[Dataset excerpts]
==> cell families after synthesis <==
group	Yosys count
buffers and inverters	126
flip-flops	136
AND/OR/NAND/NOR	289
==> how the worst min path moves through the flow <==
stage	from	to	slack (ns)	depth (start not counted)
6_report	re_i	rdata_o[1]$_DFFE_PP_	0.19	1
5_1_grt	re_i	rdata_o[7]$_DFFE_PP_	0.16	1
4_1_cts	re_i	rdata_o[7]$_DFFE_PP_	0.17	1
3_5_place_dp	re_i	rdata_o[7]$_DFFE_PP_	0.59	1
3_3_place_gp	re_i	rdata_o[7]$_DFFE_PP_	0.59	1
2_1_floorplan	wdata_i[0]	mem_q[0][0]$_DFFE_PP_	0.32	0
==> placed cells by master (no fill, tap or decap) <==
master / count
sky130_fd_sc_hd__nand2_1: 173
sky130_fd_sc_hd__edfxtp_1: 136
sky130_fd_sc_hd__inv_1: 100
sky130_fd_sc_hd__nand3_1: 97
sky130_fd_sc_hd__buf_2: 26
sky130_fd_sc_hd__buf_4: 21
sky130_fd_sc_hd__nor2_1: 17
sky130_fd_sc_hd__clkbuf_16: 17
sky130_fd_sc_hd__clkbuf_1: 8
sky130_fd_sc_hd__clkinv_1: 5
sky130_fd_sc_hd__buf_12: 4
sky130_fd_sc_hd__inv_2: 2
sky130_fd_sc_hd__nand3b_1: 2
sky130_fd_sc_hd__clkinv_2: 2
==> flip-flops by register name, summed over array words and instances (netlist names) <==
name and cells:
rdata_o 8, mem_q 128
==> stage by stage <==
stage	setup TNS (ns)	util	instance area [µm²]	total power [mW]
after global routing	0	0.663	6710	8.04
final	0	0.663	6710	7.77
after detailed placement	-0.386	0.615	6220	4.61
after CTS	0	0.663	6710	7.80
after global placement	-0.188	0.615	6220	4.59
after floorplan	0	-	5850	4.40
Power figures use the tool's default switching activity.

** Exercise directions **
How many lines in these entries contain the string "cells"? State the number and nothing more.

** Answer **
2